"Most WANs are still built off of that traditional hub-and-spoke architecture," says Kerravala, principal analyst with ZK Research. "It was really meant for client-server traffic ... but, today, when you look at the direction of cloud computing, you would expect the network to evolve with it, and I don’t think that’s happening."
WANs are also considerably slower than LANs, he adds, and WAN optimization in its original form was about acceleration of apps like Microsoft Windows or Exchange, which he refers to as non-real-time traffic. In today’s WAN environment, the network is also tasked with delivering real-time traffic such as videoconferencing, voice over IP (VoIP) or a virtual desktop image. With those, acceleration is irrelevant.
"You can’t really accelerate real-time traffic. You can’t hear me before I talk," Kerravala says.

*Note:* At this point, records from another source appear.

Background: an optimization exercise with open tools, aiming at small area. Do not read the settings as production practice.
The RTL was checked by simulation tests, not by an equivalence proof against the original design.
Power and IR drop assume default switching activity. No driver is modelled on the clock port, so clocking that relies on it looks cheaper here than on a real chip.

## run E
## operand_fetch
module operand_fetch #(
    parameter int DATA_WIDTH = 32,
    parameter int ADDR_WIDTH = 5
) (
    input  logic                  clk,
    input  logic                  rst_n,
    input  logic                  in_valid,
    output logic                  in_ready,
    input  logic [ADDR_WIDTH-1:0] rs1,
    input  logic [ADDR_WIDTH-1:0] rs2,
    input  logic [DATA_WIDTH-1:0] imm,
    input  logic                  ALUsrc,
    input  logic                  ALUctrl_in,
    input  logic                  flush,
    input  logic                  we,
    input  logic [ADDR_WIDTH-1:0] wad,
    input  logic [DATA_WIDTH-1:0] wd,
    output logic                  out_valid,
    input  logic                  out_ready,
    output logic [DATA_WIDTH-1:0] ALUop1,
    output logic [DATA_WIDTH-1:0] ALUop2,
    output logic                  ALUctrl,
    output logic [DATA_WIDTH-1:0] a0
);
Size: about 190 I/O pins, ~42000 µm² of cells after synthesis.
==> flow/config.mk <==
export PLATFORM = sky130hd
export DESIGN_NAME = operand_fetch
export DESIGN_NICKNAME = operand_fetch
export VERILOG_FILES = /design/flow/design.v
export SDC_FILE = /design/flow/constraint.sdc
export NUM_CORES = 4
export LEC_CHECK = 0
export CAP_MARGIN = 20
export CORE_MARGIN = 2
export CORE_UTILIZATION = 55
export PLACE_DENSITY = 0.7
export SLEW_MARGIN = 20
export SYNTH_HIERARCHICAL = 1
export SYNTH_MINIMUM_KEEP_SIZE = 0
==> flow/constraint.sdc <==
create_clock -name core_clock -period 5.0 [get_ports {clk}]
set_input_delay 1.0000 -clock core_clock [delete_from_list [all_inputs] [get_ports {clk}]]
set_output_delay 1.0000 -clock core_clock [all_outputs]
set_load 0.01 [all_outputs]
standard.sh (not shown) runs the stock make flow with config.mk's settings and CLKGATE_MAP_FILE= SYNTH_SCRIPT=/design/flow/synth_recipe.tcl, a recipe that flattens the netlist after the stock synthesis.
==> flow/flow/run.sh <==
#!/bin/bash
# Standard ORFS layout with a leaner clock tree (no dummy loads, clkbuf_16 leaf
# clusters of up to 24 sinks) and minimum-size port buffers.
set -euo pipefail
export BUFFER_PORTS_ARGS="-buffer_cell sky130_fd_sc_hd__buf_1"
export CTS_ARGS="-sink_clustering_enable -repair_clock_nets -dont_use_dummy_load -buf_list sky130_fd_sc_hd__clkbuf_16 -sink_clustering_size 24 -sink_clustering_max_diameter 80"
bash standard.sh > standard.log 2>&1
Run E: all stages complete, timing, DRC and antenna checks passed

WAN optimization in the virtualization/cloud computing/videoconferening/mobile era is all about delivering Quality of Service (QoS). If the image on a video meeting is choppy, the sound of a VoIP call is garbled or the delivery of a virtual desktop is slow, the QoS is poor.
In this third part of a three-part series on WAN optimization, Network Computing looks at WAN optimization as a way to ensure quality application delivery. In the first part of this series we looked at visibility tools, and in the second we examined WAN security.
Kerravala gave a shout-out to Akamai and Riverbed Technology for their partnership, announced in late February, to address the serious latency problem in software-as-a-service (SaaS)-delivered applications. In a demonstration at a media event, executives of each company showed that a Microsoft Office app installed on a corporate network took 2 seconds to open but 2 minutes to open from a SaaS provider using Office 365.